The oil market just did something remarkable.

After spending months pricing in tanker attacks, shut-in production, damaged LNG facilities, and the largest supply disruption in modern oil market history, traders are suddenly betting the crisis is ending.

Brent crude futures fell below $79 per barrel on Tuesday, its lowest level since March, after the United States and Iran digitally signed a peace agreement that includes the reopening of the Strait of Hormuz and the immediate return of Iranian oil sales to global markets.

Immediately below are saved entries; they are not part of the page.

`src/ecd_pkg.sv`:
```
// ----------------------------------------------------------------------------
// ecd_pkg
// Shared types, constants and calendar helper functions for the epoch
// seconds to calendar date converter.
// ----------------------------------------------------------------------------
`default_nettype none

package ecd_pkg;

    // Reciprocal constants for exact division of values up to 32 bits.
    localparam logic [31:0] DivMagic60    = 32'h8888_8889;
    localparam int          DivShift60    = 37;
    localparam logic [31:0] DivMagic24    = 32'hAAAA_AAAB;
    localparam int          DivShift24    = 36;

    // Year estimate: days * YearMagic >> YearShift is within one of the year.
    localparam logic [15:0] YearMagic     = 16'd45934;
    localparam int          YearShift     = 24;

    localparam logic [7:0]  Year2100      = 8'd130;
    localparam logic [8:0]  DaysPerYear   = 9'd365;

    typedef logic [15:0] t_days;
    typedef logic [8:0]  t_doy;
    typedef logic [7:0]  t_year;
    typedef logic [3:0]  t_month_idx;

    typedef struct packed {
        logic [5:0] sec;
        logic [5:0] min;
        logic [4:0] hour;
    } t_hms;

    // Leap rule over the supported span: divisible by four, except 2100.
    function automatic logic is_leap(input t_year year);
        is_leap = (year[1:0] == 2'd2) && (year != Year2100);
    endfunction

    // First day of a year, counted in days from the start of 1970.
    function automatic t_days year_start(input t_year year);
        logic [16:0] base;
        logic [16:0] leaps;
        base  = 17'(year) * 17'(DaysPerYear);
        leaps = (17'(year) + 17'd1) >> 2;
        if (year > Year2100) begin
            leaps = leaps - 17'd1;
        end
        year_start = t_days'(base + leaps);
    endfunction

    // First day of a month within its year, months counted from zero.
    function automatic t_doy month_start(input t_month_idx idx, input logic leap);
        t_doy base;
        case (idx)
            4'd0:    base = 9'd0;
            4'd1:    base = 9'd31;
            4'd2:    base = 9'd59;
            4'd3:    base = 9'd90;
            4'd4:    base = 9'd120;
            4'd5:    base = 9'd151;
            4'd6:    base = 9'd181;
            4'd7:    base = 9'd212;
            4'd8:    base = 9'd243;
            4'd9:    base = 9'd273;
            4'd10:   base = 9'd304;
            4'd11:   base = 9'd334;
            default: base = 9'd0;
        endcase
        if (leap && (idx >= 4'd2)) begin
            base = base + 9'd1;
        end
        month_start = base;
    endfunction

endpackage

`default_nettype wire

```
`src/ecd_time_split.sv`:
```
// ----------------------------------------------------------------------------
// ecd_time_split
// Six-stage pipeline that splits a seconds count into second, minute and
// hour of the day and the number of whole days.
// ----------------------------------------------------------------------------
`default_nettype none

module ecd_time_split
    import ecd_pkg::*;
(
    input  wire logic        i_clk,
    input  wire logic        i_rst_n,
    input  wire logic        i_valid,
    input  wire logic [31:0] i_seconds,
    output logic             o_valid,
    output t_days            o_days,
    output t_hms             o_hms
);

    logic        r_s1_valid;
    logic [31:0] r_s1_t;
    logic [63:0] r_s1_prod;

    logic        r_s2_valid;
    logic [26:0] r_s2_q;
    logic [5:0]  r_s2_sec;

    logic        r_s3_valid;
    logic [26:0] r_s3_q;
    logic [58:0] r_s3_prod;
    logic [5:0]  r_s3_sec;

    logic        r_s4_valid;
    logic [20:0] r_s4_q;
    logic [5:0]  r_s4_sec;
    logic [5:0]  r_s4_min;

    logic        r_s5_valid;
    logic [20:0] r_s5_q;
    logic [52:0] r_s5_prod;
    logic [5:0]  r_s5_sec;
    logic [5:0]  r_s5_min;

    logic        r_s6_valid;
    t_days       r_s6_days;
    t_hms        r_s6_hms;

    logic [26:0] n_s2_q;
    logic [32:0] n_s2_qx60;
    logic [5:0]  n_s2_sec;
    logic [20:0] n_s4_q;
    logic [26:0] n_s4_qx60;
    logic [5:0]  n_s4_min;
    t_days       n_s6_days;
    logic [20:0] n_s6_dx24;
    logic [4:0]  n_s6_hour;

    always_comb begin
        n_s2_q    = r_s1_prod[DivShift60 +: 27];
        n_s2_qx60 = (33'(n_s2_q) << 6) - (33'(n_s2_q) << 2);
        n_s2_sec  = 6'(r_s1_t - n_s2_qx60[31:0]);

        n_s4_q    = r_s3_prod[DivShift60 +: 21];
        n_s4_qx60 = (27'(n_s4_q) << 6) - (27'(n_s4_q) << 2);
        n_s4_min  = 6'(r_s3_q - n_s4_qx60);

        n_s6_days = r_s5_prod[DivShift24 +: 16];
        n_s6_dx24 = (21'(n_s6_days) << 4) + (21'(n_s6_days) << 3);
        n_s6_hour = 5'(r_s5_q - n_s6_dx24);
    end

    always_ff @(posedge i_clk) begin
        if (!i_rst_n) begin
            r_s1_valid <= 1'b0;
            r_s2_valid <= 1'b0;
            r_s3_valid <= 1'b0;
            r_s4_valid <= 1'b0;
            r_s5_valid <= 1'b0;
            r_s6_valid <= 1'b0;
        end else begin
            r_s1_valid <= i_valid;
            r_s2_valid <= r_s1_valid;
            r_s3_valid <= r_s2_valid;
            r_s4_valid <= r_s3_valid;
            r_s5_valid <= r_s4_valid;
            r_s6_valid <= r_s5_valid;
        end
    end

    always_ff @(posedge i_clk) begin
        r_s1_t        <= i_seconds;
        r_s1_prod     <= 64'(i_seconds) * 64'(DivMagic60);

        r_s2_q        <= n_s2_q;
        r_s2_sec      <= n_s2_sec;

        r_s3_q        <= r_s2_q;
        r_s3_prod     <= 59'(r_s2_q) * 59'(DivMagic60);
        r_s3_sec      <= r_s2_sec;

        r_s4_q        <= n_s4_q;
        r_s4_sec      <= r_s3_sec;
        r_s4_min      <= n_s4_min;

        r_s5_q        <= r_s4_q;
        r_s5_prod     <= 53'(r_s4_q) * 53'(DivMagic24);
        r_s5_sec      <= r_s4_sec;
        r_s5_min      <= r_s4_min;

        r_s6_days     <= n_s6_days;
        r_s6_hms.sec  <= r_s5_sec;
        r_s6_hms.min  <= r_s5_min;
        r_s6_hms.hour <= n_s6_hour;
    end

    assign o_valid = r_s6_valid;
    assign o_days  = r_s6_days;
    assign o_hms   = r_s6_hms;

endmodule

`default_nettype wire

```
`src/ecd_date_split.sv`:
```
// ----------------------------------------------------------------------------
// ecd_date_split
// Five-stage pipeline that turns a day count since 1970 into year offset,
// month and day of month, carrying the time of day alongside.
// ----------------------------------------------------------------------------
`default_nettype none

module ecd_date_split
    import ecd_pkg::*;
(
    input  wire logic  i_clk,
    input  wire logic  i_rst_n,
    input  wire logic  i_valid,
    input  wire t_days i_days,
    input  wire t_hms  i_hms,
    output logic       o_valid,
    output t_year      o_year,
    output logic [3:0] o_month,
    output logic [4:0] o_day,
    output t_hms       o_hms
);

    logic        r_s1_valid;
    t_days       r_s1_days;
    logic [31:0] r_s1_prod;
    t_hms        r_s1_hms;

    logic        r_s2_valid;
    t_days       r_s2_days;
    t_year       r_s2_year;
    t_days       r_s2_start_lo;
    t_days       r_s2_start_mid;
    t_days       r_s2_start_hi;
    t_hms        r_s2_hms;

    logic        r_s3_valid;
    t_year       r_s3_year;
    t_doy        r_s3_doy;
    logic        r_s3_leap;
    t_hms        r_s3_hms;

    logic        r_s4_valid;
    t_year       r_s4_year;
    t_doy        r_s4_doy;
    t_month_idx  r_s4_idx;
    t_doy        r_s4_mstart;
    t_hms        r_s4_hms;

    logic        r_s5_valid;
    t_year       r_s5_year;
    logic [3:0]  r_s5_month;
    logic [4:0]  r_s5_day;
    t_hms        r_s5_hms;

    t_year       n_s2_year;
    t_year       n_s2_year_lo;
    t_year       n_s3_year;
    t_days       n_s3_doy;
    t_month_idx  n_s4_idx;

    always_comb begin
        n_s2_year    = r_s1_prod[YearShift +: 8];
        n_s2_year_lo = (n_s2_year == 8'd0) ? 8'd0 : n_s2_year - 8'd1;

        if (r_s2_days >= r_s2_start_hi) begin
            n_s3_year = r_s2_year + 8'd1;
            n_s3_doy  = r_s2_days - r_s2_start_hi;
        end else if (r_s2_days >= r_s2_start_mid) begin
            n_s3_year = r_s2_year;
            n_s3_doy  = r_s2_days - r_s2_start_mid;
        end else begin
            n_s3_year = r_s2_year - 8'd1;
            n_s3_doy  = r_s2_days - r_s2_start_lo;
        end

        n_s4_idx = 4'd0;
        for (int m = 1; m < 12; m++) begin
            if (r_s3_doy >= month_start(t_month_idx'(m), r_s3_leap)) begin
                n_s4_idx = t_month_idx'(m);
            end
        end
    end

    always_ff @(posedge i_clk) begin
        if (!i_rst_n) begin
            r_s1_valid <= 1'b0;
            r_s2_valid <= 1'b0;
            r_s3_valid <= 1'b0;
            r_s4_valid <= 1'b0;
            r_s5_valid <= 1'b0;
        end else begin
            r_s1_valid <= i_valid;
            r_s2_valid <= r_s1_valid;
            r_s3_valid <= r_s2_valid;
            r_s4_valid <= r_s3_valid;
            r_s5_valid <= r_s4_valid;
        end
    end

    always_ff @(posedge i_clk) begin
        r_s1_days      <= i_days;
        r_s1_prod      <= 32'(i_days) * 32'(YearMagic);
        r_s1_hms       <= i_hms;

        r_s2_days      <= r_s1_days;
        r_s2_year      <= n_s2_year;
        r_s2_start_lo  <= year_start(n_s2_year_lo);
        r_s2_start_mid <= year_start(n_s2_year);
        r_s2_start_hi  <= year_start(n_s2_year + 8'd1);
        r_s2_hms       <= r_s1_hms;

        r_s3_year      <= n_s3_year;
        r_s3_doy       <= t_doy'(n_s3_doy);
        r_s3_leap      <= is_leap(n_s3_year);
        r_s3_hms       <= r_s2_hms;

        r_s4_year      <= r_s3_year;
        r_s4_doy       <= r_s3_doy;
        r_s4_idx       <= n_s4_idx;
        r_s4_mstart    <= month_start(n_s4_idx, r_s3_leap);
        r_s4_hms       <= r_s3_hms;

        r_s5_year      <= r_s4_year;
        r_s5_month     <= r_s4_idx + 4'd1;
        r_s5_day       <= 5'(r_s4_doy - r_s4_mstart + 9'd1);
        r_s5_hms       <= r_s4_hms;
    end

    assign o_valid = r_s5_valid;
    assign o_year  = r_s5_year;
    assign o_month = r_s5_month;
    assign o_day   = r_s5_day;
    assign o_hms   = r_s5_hms;

endmodule

`default_nettype wire

```
`src/epoch_seconds_to_calendar_date.sv`:
```
// ----------------------------------------------------------------------------
// epoch_seconds_to_calendar_date
// Output: the result of each start transfer is presented after the pipeline,
// with o_valid high for one cycle.
// Throughput: one conversion per cycle; busy stays low, since the eleven
// pipeline stages each take a new item every cycle.
// Reset clears only the stage valid bits; no result is produced from it.
// ----------------------------------------------------------------------------
`default_nettype none

module epoch_seconds_to_calendar_date
    import ecd_pkg::*;
(
    input  wire logic        i_clk,
    input  wire logic        i_rst_n,
    input  wire logic        start,
    output logic             busy,
    input  wire logic [31:0] i_epoch_seconds,
    output logic             o_valid,
    output logic [5:0]       o_second_of_minute,
    output logic [5:0]       o_minute_of_hour,
    output logic [4:0]       o_hour_of_day,
    output logic [7:0]       o_year_since_1970,
    output logic [3:0]       o_month_number,
    output logic [4:0]       o_day_of_month
);

    logic  accept;
    logic  time_valid;
    t_days time_days;
    t_hms  time_hms;
    t_hms  date_hms;

    assign busy   = 1'b0;
    assign accept = start && !busy;

    ecd_time_split u_time (
        .i_clk     (i_clk),
        .i_rst_n   (i_rst_n),
        .i_valid   (accept),
        .i_seconds (i_epoch_seconds),
        .o_valid   (time_valid),
        .o_days    (time_days),
        .o_hms     (time_hms)
    );

    ecd_date_split u_date (
        .i_clk   (i_clk),
        .i_rst_n (i_rst_n),
        .i_valid (time_valid),
        .i_days  (time_days),
        .i_hms   (time_hms),
        .o_valid (o_valid),
        .o_year  (o_year_since_1970),
        .o_month (o_month_number),
        .o_day   (o_day_of_month),
        .o_hms   (date_hms)
    );

    assign o_second_of_minute = date_hms.sec;
    assign o_minute_of_hour   = date_hms.min;
    assign o_hour_of_day      = date_hms.hour;

endmodule

`default_nettype wire

```
File: src/design/vbs_pkg.sv
`timescale 1ns / 1ps
package vbs_pkg;

  localparam int SAMPLE_W    = 8;
  localparam int SUM_W       = 16;
  localparam int SHRINK_W    = 9;
  localparam int HALF_W      = SHRINK_W - 1;
  localparam int RECIP_W     = 25;
  localparam int RECIP_CNT_W = 5;
  localparam int OUT_SHIFT   = 24;
  localparam int PROD_W      = SUM_W + 1 + RECIP_W;
  localparam int CFG_IDX_W   = 2;
  localparam int CFG_DATA_W  = 13;

  typedef enum logic [CFG_IDX_W-1:0] {
    CFG_LINE_WIDTH = 2'd0,
    CFG_SHRINK     = 2'd1
  } cfg_reg_e;

  typedef struct packed {
    logic [CFG_IDX_W-1:0]  index;
    logic [CFG_DATA_W-1:0] data;
  } cfg_t;

  typedef struct packed {
    logic [SAMPLE_W-1:0] sample_in;
  } in_t;

  typedef struct packed {
    logic [SAMPLE_W-1:0] sample_out;
    logic                end_of_line;
  } out_t;

  typedef struct packed {
    logic                start;
    logic [SHRINK_W-1:0] divisor;
  } div_req_t;

endpackage

File: src/design/vbs_recip_div.sv
`timescale 1ns / 1ps
// Restoring divider: floor(2^24 / divisor), one quotient bit per cycle.
module vbs_recip_div import vbs_pkg::*; (
  input  logic               clk_i,
  input  logic               rst_ni,
  input  div_req_t           req_i,
  output logic               busy_o,
  output logic [RECIP_W-1:0] recip_o
);

  logic                   busy_q;
  logic [RECIP_CNT_W-1:0] cnt_q;
  logic [SHRINK_W-1:0]    div_q;
  logic [SHRINK_W-1:0]    rem_q;
  logic [RECIP_W-1:0]     quo_q;
  logic [SHRINK_W:0]      trial;
  logic [SHRINK_W:0]      rem_next;
  logic                   ge;

  // dividend is a single one in its top bit
  assign trial    = {rem_q, (cnt_q == '0)};
  assign ge       = trial >= {1'b0, div_q};
  assign rem_next = ge ? (trial - {1'b0, div_q}) : trial;

  always_ff @(posedge clk_i or negedge rst_ni) begin
    if (!rst_ni) begin
      busy_q <= 1'b0;
      cnt_q  <= '0;
      div_q  <= SHRINK_W'(1);
      rem_q  <= '0;
      quo_q  <= RECIP_W'(1) << (RECIP_W - 1);
    end else if (req_i.start) begin
      busy_q <= 1'b1;
      cnt_q  <= '0;
      div_q  <= req_i.divisor;
      rem_q  <= '0;
      quo_q  <= '0;
    end else if (busy_q) begin
      rem_q <= rem_next[SHRINK_W-1:0];
      quo_q <= {quo_q[RECIP_W-2:0], ge};
      cnt_q <= cnt_q + RECIP_CNT_W'(1);
      if (cnt_q == RECIP_CNT_W'(RECIP_W - 1)) begin
        busy_q <= 1'b0;
      end
    end
  end

  assign busy_o  = busy_q;
  assign recip_o = quo_q;

endmodule

File: config.mk
export PLATFORM = sky130hd
export DESIGN_NAME = vbs_recip_div
export DESIGN_NICKNAME = d
export VERILOG_FILES = /design/src/design/vbs_pkg.sv /design/src/design/vbs_recip_div.sv
export SDC_FILE = /design/constraint.sdc
export NUM_CORES = 1
export LEC_CHECK = 0
export BUFFER_PORTS_ARGS = -buffer_cell sky130_fd_sc_hd__buf_4
export CAP_MARGIN = 0
export CORE_MARGIN = 4
export CORE_UTILIZATION = 55
export DETAILED_ROUTE_END_ITERATION = 7
export PLACE_DENSITY = 0.77
export SYNTH_ARGS = -nofsm -noshare
export SYNTH_HDL_FRONTEND = slang
export SYNTH_SLANG_ARGS = --single-unit
export TNS_END_PERCENT = 20
File: constraint.sdc
create_clock -name clk_i -period 4.77 [get_ports clk_i]
set_clock_uncertainty 0.05 [all_clocks]
set_input_delay 0.954 -clock clk_i [delete_from_list [all_inputs] [get_ports clk_i]]
set_output_delay 0.954 -clock clk_i [all_outputs]
set_load 0.02 [all_outputs]
`config.mk`:
```
export PLATFORM = sky130hd
export DESIGN_NAME = ultrasonic_echo_ranger_flat
export DESIGN_NICKNAME = d
export VERILOG_FILES = /design/src/uer_pkg.sv /design/src/uer_if.sv /design/src/uer_datapath.sv /design/src/uer_ctrl.sv /design/src/ultrasonic_echo_ranger.sv /design/src/flat_wrapper.sv
export VERILOG_INCLUDE_DIRS = /design/src /design/src/src
export SDC_FILE = /design/constraint.sdc
export NUM_CORES = 1
export LEC_CHECK = 0
export BUFFER_PORTS_ARGS = -buffer_cell sky130_fd_sc_hd__buf_4
export CORE_MARGIN = 3
export CORE_UTILIZATION = 56
export DETAILED_ROUTE_END_ITERATION = 7
export PLACE_DENSITY = 0.77
export SYNTH_ARGS = -nofsm -noshare
export SYNTH_HDL_FRONTEND = slang
export SYNTH_SLANG_ARGS = --single-unit
```
`constraint.sdc`:
```
create_clock -name clock -period 5.9 [get_ports clock]
set_input_delay 0.885 -clock clock [delete_from_list [all_inputs] [get_ports clock]]
set_output_delay 0.885 -clock clock [all_outputs]
set_load 0.05 [all_outputs]
```
$ cat src/rtl/core/length_prefixed_frame_receiver.sv
// Top level of the length-prefixed frame receiver: frame parser and result register.
//
//  channel   direction  handshake              contents
//  in_       input      in_valid / in_ready    rx_byte
//  out_      output     out_valid / out_ready  store, reply and transfer status
//  cfg       APB slave  psel/penable/pwrite    buffer_capacity at address 0
//
// One word is taken per cycle while in_ready is high; its result is registered in the output register.
// The parser state and the result register are updated at the same edge that accepts a word.
// A held result does not block input as long as the downstream side takes it in that cycle.
// Reset clears the parser state and the output valid; capacity returns to 32768.
module length_prefixed_frame_receiver (
  input  logic                           clk,
  input  logic                           rst_n,
  input  logic                           in_valid,
  output logic                           in_ready,
  input  logic [lpfr_pkg::BYTE_W-1:0]    in_rx_byte,
  output logic                           out_valid,
  input  logic                           out_ready,
  output logic                           out_store_enable,
  output logic [lpfr_pkg::ADDR_W-1:0]    out_store_address,
  output logic [lpfr_pkg::BYTE_W-1:0]    out_store_data,
  output logic                           out_reply_enable,
  output logic                           out_reply_code,
  output logic                           out_transfer_done,
  output logic                           out_transfer_failed,
  output logic [lpfr_pkg::LEN_W-1:0]     out_total_length,
  input  logic                           psel,
  input  logic                           penable,
  input  logic                           pwrite,
  input  logic [lpfr_pkg::PADDR_W-1:0]   paddr,
  input  logic [lpfr_pkg::PDATA_W-1:0]   pwdata,
  output logic [lpfr_pkg::PDATA_W-1:0]   prdata,
  output logic                           pready
);
  import lpfr_pkg::*;

  logic [SUM_W-1:0]  cap_eff;
  logic              in_fire;

  logic [1:0]        phase_r,        phase_nxt;
  logic [BYTE_W-1:0] length_high_r,  length_high_nxt;
  logic [LEN_W-1:0]  remaining_r,    remaining_nxt;
  logic [LEN_W-1:0]  write_index_r,  write_index_nxt;
  logic              out_valid_r,    out_valid_nxt;
  result_t           result_r,       result_nxt;

  logic [LEN_W-1:0]  frame_len;
  logic [SUM_W-1:0]  frame_end;
  logic [LEN_W-1:0]  index_inc;
  logic [LEN_W-1:0]  remaining_dec;

  lpfr_cfg_regs u_cfg (
    .clk     (clk),
    .rst_n   (rst_n),
    .psel    (psel),
    .penable (penable),
    .pwrite  (pwrite),
    .paddr   (paddr),
    .pwdata  (pwdata),
    .prdata  (prdata),
    .pready  (pready),
    .cap_eff (cap_eff)
  );

  assign in_ready = !out_valid_r || out_ready;
  assign in_fire  = in_valid && in_ready;

  assign frame_len     = {length_high_r, in_rx_byte};
  assign frame_end     = {1'b0, write_index_r} + {1'b0, frame_len};
  assign index_inc     = write_index_r + LEN_W'(1);
  assign remaining_dec = (remaining_r != '0) ? (remaining_r - LEN_W'(1)) : remaining_r;

  always_comb begin
    phase_nxt       = phase_r;
    length_high_nxt = length_high_r;
    remaining_nxt   = remaining_r;
    write_index_nxt = write_index_r;

    result_nxt                 = '0;
    result_nxt.reply_code      = REPLY_OK;
    result_nxt.total_length    = write_index_r;

    case (phase_r)
      PH_LEN_LOW: begin
        if (frame_len == '0) begin
          result_nxt.reply_enable  = 1'b1;
          result_nxt.transfer_done = 1'b1;
          phase_nxt       = PH_LEN_HIGH;
          write_index_nxt = '0;
          remaining_nxt   = '0;
        end else if (frame_end > cap_eff) begin
          result_nxt.reply_enable    = 1'b1;
          result_nxt.reply_code      = REPLY_ERROR;
          result_nxt.transfer_failed = 1'b1;
          result_nxt.total_length    = '0;
          phase_nxt       = PH_LEN_HIGH;
          write_index_nxt = '0;
          remaining_nxt   = '0;
        end else begin
          remaining_nxt = frame_len;
          phase_nxt     = PH_PAYLOAD;
        end
      end
      PH_PAYLOAD: begin
        result_nxt.store_enable  = 1'b1;
        result_nxt.store_address = write_index_r[ADDR_W-1:0];
        result_nxt.store_data    = in_rx_byte;
        result_nxt.total_length  = index_inc;
        write_index_nxt = index_inc;
        remaining_nxt   = remaining_dec;
        if (remaining_dec == '0) begin
          result_nxt.reply_enable = 1'b1;
          phase_nxt = PH_LEN_HIGH;
        end
      end
      default: begin
        // Waiting for the length high byte; the unused phase code behaves the same way.
        length_high_nxt = in_rx_byte;
        phase_nxt       = PH_LEN_LOW;
      end
    endcase
  end

  always_comb begin
    out_valid_nxt = out_valid_r;
    if (in_fire) begin
      out_valid_nxt = 1'b1;
    end else if (out_ready) begin
      out_valid_nxt = 1'b0;
    end
  end

  always_ff @(posedge clk) begin
    if (!rst_n) begin
      phase_r       <= PH_LEN_HIGH;
      length_high_r <= '0;
      remaining_r   <= '0;
      write_index_r <= '0;
      out_valid_r   <= 1'b0;
    end else begin
      out_valid_r <= out_valid_nxt;
      if (in_fire) begin
        phase_r       <= phase_nxt;
        length_high_r <= length_high_nxt;
        remaining_r   <= remaining_nxt;
        write_index_r <= write_index_nxt;
      end
    end
  end

  always_ff @(posedge clk) begin
    if (in_fire) begin
      result_r <= result_nxt;
    end
  end

  assign out_valid           = out_valid_r;
  assign out_store_enable    = result_r.store_enable;
  assign out_store_address   = result_r.store_address;
  assign out_store_data      = result_r.store_data;
  assign out_reply_enable    = result_r.reply_enable;
  assign out_reply_code      = result_r.reply_code;
  assign out_transfer_done   = result_r.transfer_done;
  assign out_transfer_failed = result_r.transfer_failed;
  assign out_total_length    = result_r.total_length;

  // A payload word always produces a store in the next result.
  a_payload_stores: assert property (@(posedge clk) disable iff (!rst_n)
    in_fire && (phase_r == PH_PAYLOAD) |=> out_valid_r && result_r.store_enable)
    else $error("payload word did not produce a store");

  // A refused frame replies with an error and reports no stored length.
  a_fail_reply: assert property (@(posedge clk) disable iff (!rst_n)
    out_valid_r && result_r.transfer_failed |->
      result_r.reply_enable && (result_r.reply_code == REPLY_ERROR) &&
      (result_r.total_length == '0) && !result_r.store_enable)
    else $error("failed transfer reported inconsistently");

  // Ending a transfer with a zero-length frame clears the write index and returns to the length high phase.
  a_end_clears: assert property (@(posedge clk) disable iff (!rst_n)
    in_fire && (phase_r == PH_LEN_LOW) && (frame_len == '0) |=>
      (write_index_r == '0) && (phase_r == PH_LEN_HIGH))
    else $error("write index not cleared at end of transfer");

  // The write index never runs past the buffer depth.
  a_index_bound: assert property (@(posedge clk) disable iff (!rst_n)
    {1'b0, write_index_r} <= DEPTH_V)
    else $error("write index beyond buffer depth");

endmodule
<file path="src/rtl/pepid_mul.sv">
// Shared registered signed multiplier, 34 x 18 bits.
module pepid_mul (
    input  logic               clk,
    input  logic signed [33:0] a,
    input  logic signed [17:0] b,
    output logic signed [51:0] p
);
    logic signed [51:0] p_reg;
    assign p = p_reg;

    always_ff @(posedge clk)
    begin
        p_reg <= a * b;
    end
endmodule

</file>
<file path="config.mk">
export PLATFORM = sky130hd
export DESIGN_NAME = pepid_mul
export DESIGN_NICKNAME = d
export VERILOG_FILES = /design/src/rtl/pepid_mul.sv
export SDC_FILE = /design/constraint.sdc
export NUM_CORES = 2
export LEC_CHECK = 0
export BUFFER_PORTS_ARGS = -buffer_cell sky130_fd_sc_hd__buf_2
export CORE_UTILIZATION = 63
export DETAILED_ROUTE_END_ITERATION = 12
export PLACE_DENSITY = 0.86
export SLEW_MARGIN = 15
export SYNTH_ARGS = -nofsm -noshare
export SYNTH_HDL_FRONTEND = slang
export SYNTH_SLANG_ARGS = --single-unit
</file>
<file path="constraint.sdc">
create_clock -name clk -period 7.3 [get_ports clk]
set_input_delay 0.365 -clock clk [delete_from_list [all_inputs] [get_ports clk]]
set_output_delay 0.365 -clock clk [all_outputs]
set_load 0.02 [all_outputs]
</file>
Word-level counts from Yosys, hierarchy flattened:

Cells that the tools add are included.

* multipliers: 1

Operators with widths (count)
* multiplier 34 x 18 -> 52 bit: 1

* register bits: 52

Logic depth before layout (Yosys ltp):

* depth in word-level cells: 1
* gate-level depth with buffers: 26

Worst setup path before layout:

Ideal clock, no wire load.

* path kind: input to register
* from: in a[24]
* to: reg p_reg[50] (netlist: p[50])
* buffers on the path: 2
* data arrival time: 6.078 ns
* data required time: 7.228 ns
* slack: 1.149 ns
* stages on the path: 23
* cell sequence: clkbuf_1 clkbuf_1 nand2_1 fa_1 fa_1 fa_1 inv_1 fa_1 fa_1 inv_1 fa_1 inv_1 ha_1 a21o_1 a21o_1 a21o_1 a221oi_2 o21ai_1 a211oi_1 o21ai_1 a211o_1 a21oi_1 xnor2_1

* longest elaborated chain between the ends: 1

Ends and longest elaborated chain
* start, declared: line 4 `input logic signed [33:0] a,`
* multiplier 34 x 18 -> 52 bit: line 13 `p_reg <= a * b;`
* end signal, assigned: line 13
* end, declared: line 8 `logic signed [51:0] p_reg;`

Every way passes these cells.

Worst setup path in the final report:

* from: in b[6]
* to: reg p_reg[50] (netlist: p[50])

* longest elaborated chain between the ends: 1

Ends and longest elaborated chain
* start, declared: line 5 `input logic signed [17:0] b,`
* multiplier 34 x 18 -> 52 bit: line 13

Every way passes these cells.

The selloff has been relentless.

Brent is now down more than 33% over the past month, while WTI has plunged to the mid-$70s. A market that spent the spring obsessing over missing barrels is now worried about just how quickly those barrels might come back.

And there could be a lot of them.

Under the agreement, Iran will be allowed to immediately resume oil and fuel sales, according to the WSJ, along with the banking, insurance, and shipping services needed to move those cargoes. The deal effectively reconnects one of the world’s largest oil producers to global energy markets overnight.

The market is also betting that traffic through Hormuz will normalize, easing fears over a chokepoint that normally handles roughly a fifth of global oil flows.

The speed of the decline highlights just how much of crude’s rally had become tied to geopolitical risk.

Yet there is a catch.

Inventories remain depleted after months of disrupted flows, and many analysts continue to warn that the market’s buffers have been drawn down significantly. Even with a peace agreement in hand, restoring production, exports, and shipping routes is not as simple as flipping a switch.

For now, however, traders aren’t waiting around for proof. They’re trading as if the war premium is already gone.